Wednesday, April 15, 2009

Invalid URL Requests From Legitimate Bots

In a former post I've mentioned that I have no idea how come invalid URLs for which no link on the site (nor sitemap) exists are being tried by legitimate bots such as GoogleBot.

Now I have a partial answer for the non existing URLs presented in the post. Some time ago, a twitter account for Colnect editors has been opened @ColnectEdits. It automatically twits about edits done on Colnect's catalogs so that other collectors may track it.



An interesting thing that you can see in the attached picture is the the links generated by the tweets are shown as http://colnect.com/en/phone... but actually do link to the correct full URLs, such as http://colnect.com/en/phonecards/item/id/9212. So it seems that the web crawlers read both as legitimate URLs and try to fetch them. Since it seems GoogleBot does not want to learn that /en/phone returns 404 from Colnect, I am now forced to add these as legitimate URLs to my site to avoid seeing more 404s in my logs. Oh well...

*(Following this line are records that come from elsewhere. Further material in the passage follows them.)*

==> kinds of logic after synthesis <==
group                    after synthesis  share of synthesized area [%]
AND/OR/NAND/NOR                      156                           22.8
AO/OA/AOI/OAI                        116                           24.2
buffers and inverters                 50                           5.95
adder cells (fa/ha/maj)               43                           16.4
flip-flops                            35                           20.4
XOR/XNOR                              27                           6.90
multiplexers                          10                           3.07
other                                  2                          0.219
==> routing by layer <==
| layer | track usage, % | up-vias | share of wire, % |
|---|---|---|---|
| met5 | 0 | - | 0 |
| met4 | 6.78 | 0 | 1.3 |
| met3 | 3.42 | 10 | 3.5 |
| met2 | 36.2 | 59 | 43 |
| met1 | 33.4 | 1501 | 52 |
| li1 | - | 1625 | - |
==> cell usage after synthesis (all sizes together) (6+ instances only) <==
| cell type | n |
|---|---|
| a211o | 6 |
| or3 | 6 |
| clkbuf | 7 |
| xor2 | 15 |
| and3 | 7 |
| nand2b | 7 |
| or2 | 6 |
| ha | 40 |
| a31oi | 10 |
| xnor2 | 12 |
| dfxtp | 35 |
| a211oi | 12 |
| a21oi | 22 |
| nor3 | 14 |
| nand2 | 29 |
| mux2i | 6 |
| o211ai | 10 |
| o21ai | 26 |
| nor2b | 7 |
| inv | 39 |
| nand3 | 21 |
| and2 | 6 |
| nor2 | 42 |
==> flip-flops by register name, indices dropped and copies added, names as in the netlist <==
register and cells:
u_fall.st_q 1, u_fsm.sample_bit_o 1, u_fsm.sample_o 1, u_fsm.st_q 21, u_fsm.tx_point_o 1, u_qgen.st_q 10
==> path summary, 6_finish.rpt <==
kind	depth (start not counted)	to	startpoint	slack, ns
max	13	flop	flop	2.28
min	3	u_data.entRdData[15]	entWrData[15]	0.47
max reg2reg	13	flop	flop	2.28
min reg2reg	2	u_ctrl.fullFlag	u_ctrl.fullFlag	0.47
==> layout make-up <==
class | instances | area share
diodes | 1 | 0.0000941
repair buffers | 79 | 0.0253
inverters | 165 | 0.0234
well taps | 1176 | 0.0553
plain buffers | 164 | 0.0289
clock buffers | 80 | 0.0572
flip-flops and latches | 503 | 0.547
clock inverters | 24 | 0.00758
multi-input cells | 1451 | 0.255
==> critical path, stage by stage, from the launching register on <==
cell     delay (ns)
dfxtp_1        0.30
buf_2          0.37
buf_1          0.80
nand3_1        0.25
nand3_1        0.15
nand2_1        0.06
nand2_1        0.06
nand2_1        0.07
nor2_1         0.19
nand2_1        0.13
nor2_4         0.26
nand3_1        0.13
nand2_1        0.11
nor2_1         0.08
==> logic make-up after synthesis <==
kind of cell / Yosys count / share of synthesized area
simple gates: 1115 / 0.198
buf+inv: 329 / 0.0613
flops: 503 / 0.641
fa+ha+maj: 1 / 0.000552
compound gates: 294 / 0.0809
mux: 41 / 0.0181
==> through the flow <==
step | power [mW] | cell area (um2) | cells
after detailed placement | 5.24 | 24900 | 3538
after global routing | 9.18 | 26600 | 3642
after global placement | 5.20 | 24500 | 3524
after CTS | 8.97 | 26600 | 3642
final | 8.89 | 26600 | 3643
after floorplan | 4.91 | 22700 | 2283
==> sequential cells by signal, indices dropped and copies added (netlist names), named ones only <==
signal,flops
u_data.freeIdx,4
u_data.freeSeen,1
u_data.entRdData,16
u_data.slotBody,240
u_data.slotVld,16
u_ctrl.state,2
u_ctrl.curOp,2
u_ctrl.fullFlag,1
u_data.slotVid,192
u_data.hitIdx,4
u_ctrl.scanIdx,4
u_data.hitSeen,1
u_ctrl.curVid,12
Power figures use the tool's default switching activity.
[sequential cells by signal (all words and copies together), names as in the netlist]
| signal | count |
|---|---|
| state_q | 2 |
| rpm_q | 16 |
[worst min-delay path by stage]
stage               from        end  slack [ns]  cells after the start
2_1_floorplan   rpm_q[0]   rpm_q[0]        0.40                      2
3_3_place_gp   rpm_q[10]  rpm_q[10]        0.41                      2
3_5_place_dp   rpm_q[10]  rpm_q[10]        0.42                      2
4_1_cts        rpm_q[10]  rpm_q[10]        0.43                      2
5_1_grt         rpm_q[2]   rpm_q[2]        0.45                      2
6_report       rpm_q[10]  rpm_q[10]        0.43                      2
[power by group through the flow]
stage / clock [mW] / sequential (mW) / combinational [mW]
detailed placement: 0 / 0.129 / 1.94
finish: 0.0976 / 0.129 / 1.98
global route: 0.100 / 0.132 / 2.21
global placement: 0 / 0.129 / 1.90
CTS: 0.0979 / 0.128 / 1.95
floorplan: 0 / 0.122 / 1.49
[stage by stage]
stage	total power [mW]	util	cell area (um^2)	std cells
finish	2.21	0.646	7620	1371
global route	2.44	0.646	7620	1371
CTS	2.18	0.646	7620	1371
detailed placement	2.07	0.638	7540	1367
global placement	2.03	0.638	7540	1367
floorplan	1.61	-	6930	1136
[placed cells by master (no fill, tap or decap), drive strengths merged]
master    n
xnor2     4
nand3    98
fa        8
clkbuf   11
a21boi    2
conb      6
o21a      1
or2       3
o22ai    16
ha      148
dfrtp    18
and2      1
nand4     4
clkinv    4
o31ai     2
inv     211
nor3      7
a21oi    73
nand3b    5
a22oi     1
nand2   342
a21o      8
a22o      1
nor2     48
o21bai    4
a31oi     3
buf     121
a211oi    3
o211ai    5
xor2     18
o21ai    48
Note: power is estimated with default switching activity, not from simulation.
==> src/rtl/wdog_two_stage.sv <==
module wdog_two_stage #(
  parameter int EXP_SHIFT = 0,
  parameter int GAP       = 512
) (
  input  logic       clk,
  input  logic       por_n,
  input  logic       wr_en,
  input  logic [7:0] wr_data,
  output logic [7:0] rd_data,
  input  logic       wd_int_en,
  output logic       irq,
  output logic       wd_rst
);
  localparam int EMIN = 17 - EXP_SHIFT;
  localparam int EMAX = EMIN + 9;
  localparam int CW   = EMAX + 1;

  logic          run_q, rst_en_q, wdif_q, wrf_q, wd_rst_q;
  logic [1:0]    sel_q;
  logic [CW-1:0] cnt_q, t_int, t_end;

  assign t_int = CW'(1) << (EMIN + 3 * int'(sel_q));
  assign t_end = t_int + CW'(GAP);

  wire restart = wr_en & wr_data[0];
  wire tick    = run_q & ~restart;
  wire hit_int = tick && (cnt_q == t_int - CW'(1));
  wire hit_end = tick && (cnt_q == t_end - CW'(1));
  wire fire    = hit_end & rst_en_q;

  always_ff @(posedge clk or negedge por_n) begin
    if (!por_n)                cnt_q <= '0;
    else if (restart || hit_end) cnt_q <= '0;
    else if (tick)             cnt_q <= cnt_q + CW'(1);
  end

  always_ff @(posedge clk or negedge por_n) begin
    if (!por_n) begin
      run_q    <= 1'b0;
      rst_en_q <= 1'b0;
      sel_q    <= 2'b00;
    end else if (fire) begin
      run_q    <= 1'b0;
      rst_en_q <= 1'b0;
    end else if (wr_en) begin
      run_q    <= wr_data[7];
      sel_q    <= wr_data[5:4];
      rst_en_q <= wr_data[1];
    end
  end

  always_ff @(posedge clk or negedge por_n) begin
    if (!por_n) begin
      wdif_q   <= 1'b0;
      wrf_q    <= 1'b0;
      wd_rst_q <= 1'b0;
    end else begin
      wd_rst_q <= fire;
      if (hit_int)                    wdif_q <= 1'b1;
      else if (wr_en && !wr_data[3])  wdif_q <= 1'b0;
      if (fire)                       wrf_q <= 1'b1;
      else if (wr_en && !wr_data[2])  wrf_q <= 1'b0;
    end
  end

  assign rd_data = {run_q, 1'b0, sel_q, wdif_q, wrf_q, rst_en_q, 1'b0};
  assign irq     = wdif_q & wd_int_en;
  assign wd_rst  = wd_rst_q;


  rst_pulse_chk: assert property (@(posedge clk) disable iff (!por_n)
    wd_rst |=> !wd_rst);

  rst_cause_chk: assert property (@(posedge clk) disable iff (!por_n)
    $rose(wd_rst) |-> ($past(rst_en_q) && $past(run_q) && wrf_q));

  no_rst_when_off_chk: assert property (@(posedge clk) disable iff (!por_n)
    !rst_en_q |=> !wd_rst);

  int_sticky_chk: assert property (@(posedge clk) disable iff (!por_n)
    (wdif_q && !(wr_en && !wr_data[3])) |=> wdif_q);

  rst_flag_sticky_chk: assert property (@(posedge clk) disable iff (!por_n)
    (wrf_q && !(wr_en && !wr_data[2])) |=> wrf_q);

  hold_chk: assert property (@(posedge clk) disable iff (!por_n)
    (!run_q && !restart) |=> $stable(cnt_q));

  int_only_running_chk: assert property (@(posedge clk) disable iff (!por_n)
    $rose(wdif_q) |-> $past(run_q));
endmodule

==> config.mk <==
export PLATFORM = sky130hd
export DESIGN_NAME = wdog_two_stage
export DESIGN_NICKNAME = d
export VERILOG_FILES = /design/src/rtl/wdog_two_stage.sv
export SDC_FILE = /design/constraint.sdc
export NUM_CORES = 1
export LEC_CHECK = 0
export BUFFER_PORTS_ARGS = -buffer_cell sky130_fd_sc_hd__buf_2
export CAP_MARGIN = 20
export CORE_MARGIN = 2
export CORE_UTILIZATION = 42
export CTS_CLUSTER_SIZE = 28
export DETAILED_ROUTE_END_ITERATION = 6
export GPL_ROUTABILITY_DRIVEN = 0
export GPL_TIMING_DRIVEN = 0
export PLACE_DENSITY_LB_ADDON = 0.15
export SETUP_SLACK_MARGIN = 0.4
export SYNTH_ARGS = -nofsm -noshare
export SYNTH_HDL_FRONTEND = slang
export SYNTH_SLANG_ARGS = --single-unit
==> constraint.sdc <==
create_clock -name clk -period 2.8 [get_ports clk]
set_input_delay 0.14 -clock clk [delete_from_list [all_inputs] [get_ports clk]]
set_output_delay 0.14 -clock clk [all_outputs]
set_load 0.01 [all_outputs]
==> results.toml, run 1 <==
[run_status]
outcome = "finished clean"

[run]
maxCapViolations = 0

[routing]
highest_layer = "met4"
drt_iter0_drc = 118
wire_per_inst_um = 14.27
met1Wirelength_um = 2259
viasPerCell = 5.258
wl_met3_um = 230
num_vias = 1814
drt_first_pass_iters = 4
wl_met2_um = 2376
drcViolationCount = 0
routed_wl_um = 4924
ant_nets = 0

[grt]
grt_max_degree = 35
grt_usage_pct = 17.44
grt_pass1_wl_um = 8066
grt_pass1_vias = 1685
grt_antenna_before_repair = 0
overflow = 0

[floorplan]
io_pins = 22
die_w_um = 76.10
core_area_um2 = 5075
die_y_um = 76.10
start_util_pct = 43.02
die_area_um2 = 5791
core.rowCount = 26

[worst_setup_path]
required_ns = 2.97
slowest_stage = "dfrtp_2"
cpPeakStageDelay_ns = 0.46
rrSetupSlack_ns = 0.44
critPathLaunchType = "register"
cp-end-kind = "register"
worstRegToRegCells = 9
path_max_fanout = 8
crit_type = "reg -> reg"
r2r_end = "cnt_q[5]$_DFFE_PN0P_"
r2r_start = "sel_q[0]$_DFFE_PN0P_"
path_cells = "inv_2, ha_2, nor2b_4, a211o_1, a311oi_4, a22o_1, buf_6, clkbuf_16, nor2_1"
arrival_ns = 2.53
crit_start = "sel_q[0]$_DFFE_PN0P_"

[cells_and_area]
fin_util_pct = 52.29
fin_nets = 294
stdcell_count = 345
antennaDiodeCount = 0
final_layout_size_suffix_gt1_share_pct = 25.09
multi_input_comb_area_um2 = 1232
areaGrowthSynthToFinish_pct = 21.55
fillers = 500
finalInstanceArea_um2 = 2654
seqCellArea_um2 = 853.3

[synthesis]
synth_edf_count = 0
avgSynthCellArea_um2 = 9.291
synth_cells = 235
yosys_register_bits = 34
synth_cell_types = 45
synth_top_area_share_pct = 38.97
yosys.area.top_type = "dfrtp_1"
seq_area_frac_synth_pct = 38.97
syn-cell-area_um2 = 2183
ys_top_cells_by_area = "dfrtp_1 39%, nor2_1 7.0%, xnor2_1 6.8%"
synthFlopType = "dfrtp_1"
ys_async_sr_fraction_pct = 100.0
synth-warning-count = 0

[cts]
insertion_delay_ns = 0.29
cts_buffers = 5
cts_tree = "done"
clkSlewWorstSetupHoldPaths_ns = 0.07
cts-root-buf = "clkbuf_8"
clk_path_buf_depth = 2
htree_levels = 2
clock-sinks = 34

[place]
io_buffers = 18
place_area_um2 = 2365
dp_hpwl_um = 3339
dp_cells = 324

[timing]
fin_crit_sh_pct = 84.17
skew_ns = 0.009403
fmaxAchievable_ghz = 0.4243
timing.slew.headroom_pct = 42.64
slew_viol_final = 0
fin_crit_ns = 2.357
setup_violations = 0
tns_ns = 0
rsz0062_at_grt = "no"
hold_violations = 0
tightest_slew_ns = 0.8526

[power_and_ir_drop]
p_leak_nw = 1.195
max-vdd-ir-drop_v = 0.0002937
power_mw = 1.161
power_density_nw_per_um2 = 437.7

[worst_hold_path]
hp-start = "wr_data[5]"
holdPathStages = 2
hold_class = "in -> reg"
hold_end = "sel_q[1]$_DFFE_PN0P_"
## worst max-delay path, delay by kind of cell, from the launching register on
| kind | cells | cell delay (ns) |
|---|---|---|
| AOI/OAI and AO/OA | 3 | 0.91 |
| DFF | 1 | 0.46 |
| buffers and inverters | 3 | 0.40 |
| adders and majority gates | 1 | 0.28 |
| and+or+nand+nor | 2 | 0.19 |
## cell families after synthesis
logic type,Yosys count,share of synthesized area (%)
other,1,0.1718
and+or+nand+nor,114,26.88
buffers and inverters,21,6.418
xor gates and xnor gates,34,13.64
DFF,34,38.97
muxes,5,2.407
AOI/OAI and AO/OA,18,6.934
adders and majority gates,8,4.585
## area by class of cell
class	instances	area share, %
timing repair buffer	31	8.958
clock buffer	6	3.112
clock inverter	2	0.4715
buffer	15	4.715
inverter	6	0.8487
multi-input combinational	181	46.44
sequential	34	32.15
tap	70	3.300
## worst max-delay path by stage
stage	end	slack [ns]	cells past startpoint
after detailed placement	cnt_q[21]$_DFFE_PN0P_	0.38	9
after floorplan	cnt_q[0]$_DFFE_PN0P_	0.59	9
after global placement	cnt_q[3]$_DFFE_PN0P_	0.36	9
after CTS	cnt_q[21]$_DFFE_PN0P_	0.42	9
after global routing	cnt_q[24]$_DFFE_PN0P_	0.38	9
final	cnt_q[5]$_DFFE_PN0P_	0.44	9
## Yosys cell counts, drive strengths merged (2+ instances only)
master / count
xor2: 17
nand2: 14
mux2: 2
and3: 6
a2111oi: 2
xnor2: 17
nand4b: 3
nor3: 2
or2: 2
inv: 6
buf: 14
o21ai: 6
mux2i: 3
nand3: 12
and4: 5
nor4: 7
dfrtp: 34
nand4: 13
nor2b: 3
nor2: 41
ha: 8
## metal layers
| layer | up-vias | global-route usage, % |
|---|---|---|
| li1 | 893 | - |
| met1 | 878 | 23.65 |
| met2 | 35 | 27.50 |
| met3 | 8 | 4.976 |
| met4 | 0 | 4.727 |
| met5 | - | 0 |
## what timing repair did
item,in CTS,in global routing
endpoints found under the hold margin,34,0
setup endpoints to repair,21,28
cloned,0,2
setup buffers,0,10
hold buffers,1,0
pin swaps,1,3
resized for setup,1,12
## per-stage QoR
step | hold WS, ns | setup WS, ns
2_1_floorplan | -0.1556 | 0.5867
3_3_place_gp | 0.2711 | 0.3638
3_5_place_dp | 0.2725 | 0.3752
4_1_cts | 0.08228 | 0.4162
5_1_grt | 0.07967 | 0.3806
6_report | 0.08531 | 0.4434
## flip-flops by register name, summed over array words and instances (netlist names)
signal and cells:
sel_q 2, wd_rst 1, wdif_q 1, run_q 1, wrf_q 1, cnt_q 27
rst_en_q 1
## cells in the final DEF, fill, tap and decap left out, types with 2 or more instances in the layout
cell,netlist,routed
and3_1,6,6
and4_1,4,4
buf_2,3,21
buf_4,7,16
buf_6,4,2
buf_8,0,2
clkbuf_16,0,2
clkbuf_8,0,6
conb_1,1,2
dfrtp_1,34,32
dfrtp_2,0,2
ha_1,8,5
ha_2,0,2
inv_1,6,4
inv_2,0,2
mux2_2,2,2
mux2i_1,3,3
nand2_1,14,14
nand3_1,12,12
nand4_1,13,13
nand4b_1,3,3
nor2_1,41,41
nor2b_1,3,2
nor3_1,2,2
nor4_1,7,7
o21ai_0,5,5
xnor2_1,17,17
xor2_1,17,17
## power breakdown
part	internal, mW	switching [mW]	total, mW
logic	0.114	0.111	0.225
registers	0.518	0.0347	0.553
clock network	0.198	0.186	0.383
total	0.830	0.331	1.16
Note: power is estimated with default switching activity, not from simulation.
==> inputs of run 2 (changes only) <==
==> constraint.sdc (replaced) <==
create_clock -name clk -period 2.15 [get_ports clk]
set_input_delay 0.1075 -clock clk [delete_from_list [all_inputs] [get_ports clk]]
set_output_delay 0.1075 -clock clk [all_outputs]
set_load 0.01 [all_outputs]
==> run 2 against run 1 <==
Against the previous run: the run now ends with negative setup slack left; first-iteration DRC count down 26%; sequential power increased by 31%; worst hold slack worse by 0.043 ns; final cell count fell by 0.58%; critical path depth down 1; total power is 32% higher; register-to-register slack lost 0.51 ns; largest cell class unchanged; largest power group unchanged.
==> results.toml, run 2 (synthesis gave the netlist of run 1 again) <==
[run_status]
outcome = "finished with violations"
failed_checks = "negative setup slack"

[timing]
rsz0062_at_grt = "yes"
fin_crit_sh_pct = 103.0
whs_ns = 0.04249
fin_crit_ns = 2.214
setup_ws_ns = -0.06372
timing.slew.headroom_pct = 46.91
setup_violations = 29
fmaxAchievable_ghz = 0.4517
tightest_slew_ns = 0.7964
slew_viol_final = 0
hold_violations = 0
skew_ns = 0.006327

[worst_hold_path]
hold_class = "in -> reg"

[worst_setup_path]
path_max_fanout = 5
critPathLaunchType = "register"
required_ns = 2.33
path_cells = "inv_4, ha_4, nor2b_4, nand4b_1, a311oi_4, buf_4, a31oi_2, mux2_2"
arrival_ns = 2.39
cpPeakStageDelay_ns = 0.46
cp-end-kind = "register"
slowest_stage = "dfrtp_2"
crit_type = "reg -> reg"

[cts]
clock-sinks = 34
cts_tree = "done"
clk_path_buf_depth = 2
insertion_delay_ns = 0.29
cts-root-buf = "clkbuf_8"
clkSlewWorstSetupHoldPaths_ns = 0.07
cts_buffers = 5
htree_levels = 2

[cells_and_area]
layout_commonest_cell = "dfrtp_1"
antennaDiodeCount = 0
areaGrowthSynthToFinish_pct = 24.64
final_layout_size_suffix_gt1_share_pct = 31.14
layout_common_cells = "32 x dfrtp_1, 29 x nor2_1, 21 x buf_2"
largest_reg_flops = 27
finalInstanceArea_um2 = 2721
fin_util_pct = 53.62
fin_nets = 292
largestRegisters = "cnt_q: 27 flops, sel_q: 2 flops"
regMostFlops = "cnt_q"

[routing]
drcViolationCount = 0
drt_iter0_drc = 87
drt_first_pass_iters = 4
routed_wl_um = 4909
viasPerCell = 5.125
ant_nets = 0
wire_per_inst_um = 14.31
num_vias = 1758

[place]
dp_hpwl_um = 3342
dpl_worst_slack_ns = -0.07120
io_buffers = 18
place_area_um2 = 2387

[floorplan]
core.rowCount = 26
die_y_um = 76.10
die_w_um = 76.10
io_pins = 22
core_area_um2 = 5075
start_util_pct = 43.02
die_area_um2 = 5791

[grt]
overflow = 0
grt_usage_pct = 18.05
grt_pass1_vias = 1708
grt_max_degree = 35
grt_pass1_wl_um = 8335
grt_antenna_before_repair = 0

[run]
maxCapViolations = 0

[power_and_ir_drop]
p_leak_nw = 1.175
max-vdd-ir-drop_v = 0.0004814
power_density_nw_per_um2 = 563.4
power_mw = 1.533
[run 2: power breakdown]
| group | internal (mW) | switching [mW] |
|---|---|---|
| registers | 0.675 | 0.0476 |
| logic | 0.157 | 0.156 |
| clock network | 0.258 | 0.239 |
[run 2: metrics by stage]
| step | instances | TNS, ns |
|---|---|---|
| floorplan | 236 | 0 |
| global placement | 324 | -1.577 |
| detailed placement | 324 | -1.368 |
| CTS | 341 | -0.3033 |
| global route | 343 | -3.663 |
| finish | 343 | -1.269 |
[run 2: cell type report]
class                   instances  area (um2)
well taps                      70       87.58
plain buffers                  15       125.1
inverters                       6       27.53
repair buffers                 29       200.2
clock buffers                   7       86.33
fillers                       486        2354
multi-input cells             181        1336
flip-flops and latches         34       853.3
clock inverters                 1       5.005
[run 2: timing repair]
action | CTS | global route
gates cloned | 0 | 1
buffers inserted | 8 | 1
resized for setup | 19 | 15
pin swaps | 11 | 5
hold buffers | 1 | 0
setup endpoints to repair | 34 | 34
endpoints found under the hold margin | 34 | 0
[run 2: path summary, 6_finish.rpt]
check,start,endpoint,slack [ns],cells past startpoint
min,wr_data[4],sel_q[0]$_DFFE_PN0P_,0.04,2
max reg2reg,sel_q[0]$_DFFE_PN0P_,sel_q[1]$_DFFE_PN0P_,-0.06,8
min reg2reg,wrf_q$_DFFE_PN0P_,wrf_q$_DFFE_PN0P_,0.52,2
min in group asynchronous,por_n,cnt_q[13]$_DFFE_PN0P_,0.44,2
max in group asynchronous,por_n,sel_q[0]$_DFFE_PN0P_,1.16,2
max,sel_q[0]$_DFFE_PN0P_,sel_q[1]$_DFFE_PN0P_,-0.06,8
[run 2: worst max-delay path: cells and delay by family, from the launching register on]
family                   cells  cell delay (ns)
adder cells (fa/ha/maj)      1             0.28
AND/OR/NAND/NOR              2             0.35
buffers and inverters        2             0.24
multiplexers                 1             0.28
AO/OA/AOI/OAI                2             0.50
flip-flops                   1             0.46
[run 2: routing by layer]
layer | GRT usage (%) | share of wire (%) | vias up
met1 | 23.65 | 47 | 830
li1 | - | - | 883
met2 | 29.46 | 47 | 37
met5 | 0 | 0 | -
met3 | 4.265 | 4.5 | 8
met4 | 6.182 | 1.6 | 0
$ cat src/rtl/pkt_tx_framer.sv
module pkt_tx_framer
    import txf_pkg::*;
#(
    parameter int PRE_W         = 4,
    parameter bit CRC_MSB_FIRST = 1'b1
) (
    input  logic                clk,
    input  logic                rst_n,
    input  logic                start_i,
    input  logic [PRE_W-1:0]    cfg_pre_cnt_i,
    input  logic [MODE_W-1:0]   cfg_mode_i,
    input  logic                cfg_sop_en_i,
    input  logic                cfg_len_en_i,
    input  logic                cfg_crc_en_i,
    input  logic [BYTE_W-1:0]   cfg_pay_len_i,
    input  logic [BYTE_W-1:0]   pay_data_i,
    input  logic                pay_valid_i,
    output logic                pay_ready_o,
    input  logic [2*BYTE_W-1:0] crc_i,
    output logic                sym_valid_o,
    input  logic                sym_ready_i,
    output logic [KIND_W-1:0]   sym_kind_o,
    output logic [BYTE_W-1:0]   sym_data_o,
    output logic [MODE_W-1:0]   sym_mode_o,
    output logic                done_o
);
    state_t state_q, state_n;

    logic [MODE_W-1:0] mode_q;
    logic              sop_q, len_q, crc_q;
    logic [BYTE_W-1:0] plen_q;
    logic [BYTE_W-1:0] crc2_q;
    logic              done_q;

    logic sop_in, len_in, accept, fire, finish;
    logic pre_last, pre_zero, pay_last, pay_zero;
    logic [BYTE_W-1:0] crc_first, crc_second;

    // Framing is forced in GFSK/8DR, optional in DDR, unavailable in SDR.
    assign sop_in = (cfg_mode_i == MODE_GFSK) || (cfg_mode_i == MODE_8DR) ||
                    ((cfg_mode_i == MODE_DDR) && cfg_sop_en_i);
    assign len_in = sop_in || cfg_len_en_i;
    assign accept = (state_q == S_IDLE) && start_i;
    assign fire   = sym_valid_o && sym_ready_i;
    assign finish = (state_n == S_IDLE) && ((state_q != S_IDLE) || start_i);

    function automatic state_t body_entry(input logic with_len,
                                          input logic has_pay,
                                          input logic with_crc);
        if (with_len)      return S_LEN;
        else if (has_pay)  return S_PAY;
        else if (with_crc) return S_CRC1;
        else               return S_IDLE;
    endfunction

    txf_downcnt #(.W(PRE_W)) u_pre_cnt (
        .clk      (clk),
        .rst_n    (rst_n),
        .load     (accept),
        .load_val (cfg_pre_cnt_i),
        .dec      (fire && (state_q == S_PRE)),
        .last     (pre_last),
        .zero     (pre_zero)
    );

    txf_downcnt #(.W(BYTE_W)) u_pay_cnt (
        .clk      (clk),
        .rst_n    (rst_n),
        .load     (accept),
        .load_val (cfg_pay_len_i),
        .dec      (fire && (state_q == S_PAY)),
        .last     (pay_last),
        .zero     (pay_zero)
    );

    txf_crc_order #(.MSB_FIRST(CRC_MSB_FIRST)) u_crc_order (
        .crc      (crc_i),
        .first_b  (crc_first),
        .second_b (crc_second)
    );

    // Next-state logic
    always_comb begin
        state_n = state_q;
        unique case (state_q)
            S_IDLE: if (start_i) begin
                if (cfg_pre_cnt_i != '0) state_n = S_PRE;
                else if (sop_in)         state_n = S_SOP1;
                else state_n = body_entry(len_in, cfg_pay_len_i != '0, cfg_crc_en_i);
            end
            S_PRE: if (fire && (pre_last || pre_zero)) begin
                if (sop_q) state_n = S_SOP1;
                else       state_n = body_entry(len_q, !pay_zero, crc_q);
            end
            S_SOP1: if (fire) state_n = S_SOP2;
            S_SOP2: if (fire) state_n = body_entry(len_q, !pay_zero, crc_q);
            S_LEN:  if (fire) state_n = body_entry(1'b0, !pay_zero, crc_q);
            S_PAY:  if (fire && (pay_last || pay_zero))
                        state_n = crc_q ? S_CRC1 : S_IDLE;
            S_CRC1: if (fire) state_n = S_CRC2;
            S_CRC2: if (fire) state_n = S_IDLE;
            default: state_n = S_IDLE;
        endcase
    end

    // State and captured configuration
    always_ff @(posedge clk or negedge rst_n) begin
        if (!rst_n) begin
            state_q <= S_IDLE;
            mode_q  <= '0;
            sop_q   <= 1'b0;
            len_q   <= 1'b0;
            crc_q   <= 1'b0;
            plen_q  <= '0;
            crc2_q  <= '0;
            done_q  <= 1'b0;
        end else begin
            state_q <= state_n;
            done_q  <= finish;
            if (accept) begin
                mode_q <= cfg_mode_i;
                sop_q  <= sop_in;
                len_q  <= len_in;
                crc_q  <= cfg_crc_en_i;
                plen_q <= cfg_pay_len_i;
            end
            if (fire && (state_q == S_CRC1))
                crc2_q <= crc_second;
        end
    end

    // Outputs
    always_comb begin
        sym_valid_o = 1'b1;
        sym_kind_o  = K_PRE;
        sym_data_o  = '0;
        pay_ready_o = 1'b0;
        unique case (state_q)
            S_IDLE: sym_valid_o = 1'b0;
            S_PRE:  sym_kind_o  = K_PRE;
            S_SOP1: sym_kind_o  = K_SOP1;
            S_SOP2: sym_kind_o  = K_SOP2;
            S_LEN: begin
                sym_kind_o = K_LEN;
                sym_data_o = plen_q;
            end
            S_PAY: begin
                sym_kind_o  = K_DATA;
                sym_valid_o = pay_valid_i;
                sym_data_o  = pay_data_i;
                pay_ready_o = sym_ready_i;
            end
            S_CRC1: begin
                sym_kind_o = K_CRC;
                sym_data_o = crc_first;
            end
            S_CRC2: begin
                sym_kind_o = K_CRC;
                sym_data_o = crc2_q;
            end
            default: sym_valid_o = 1'b0;
        endcase
    end

    assign sym_mode_o = mode_q;
    assign done_o     = done_q;
endmodule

Phone cards catalog: biggest, most extensive, free

Happy to announce that Colnect's phone cards catalog, the world's most-extensive phone cards catalogs, has now over 150,000 phone cards listed in it.

Colnect's catalog is an endeavor of many collectors from around the world who constantly improve it.

Using Colnect's catalog, collectors from around the world can easily manage their personal collection on Colnect and find swap buddies from around the world.

Special thanks goes to all the contributors, editors and translators of Colnect.

Happy collecting :)

Monday, April 13, 2009

PayPal + Unicode ==> No Payment

So you got your PayPal merchant account for your awesome website and have created a nice button to allow members to receive the amazing premium paid services you've made for them. You create the button code using the wizard supplied on PayPal's site to ensure nothing goes wrong. Oh, your site is multilingual? Yes, so please create another button for every language. No, we cover only some of those on your site. PayPal hasn't enough resources to translate itself to all popular languages. It's probably not making as much money as Colnect that can afford to be translated to 35 languages.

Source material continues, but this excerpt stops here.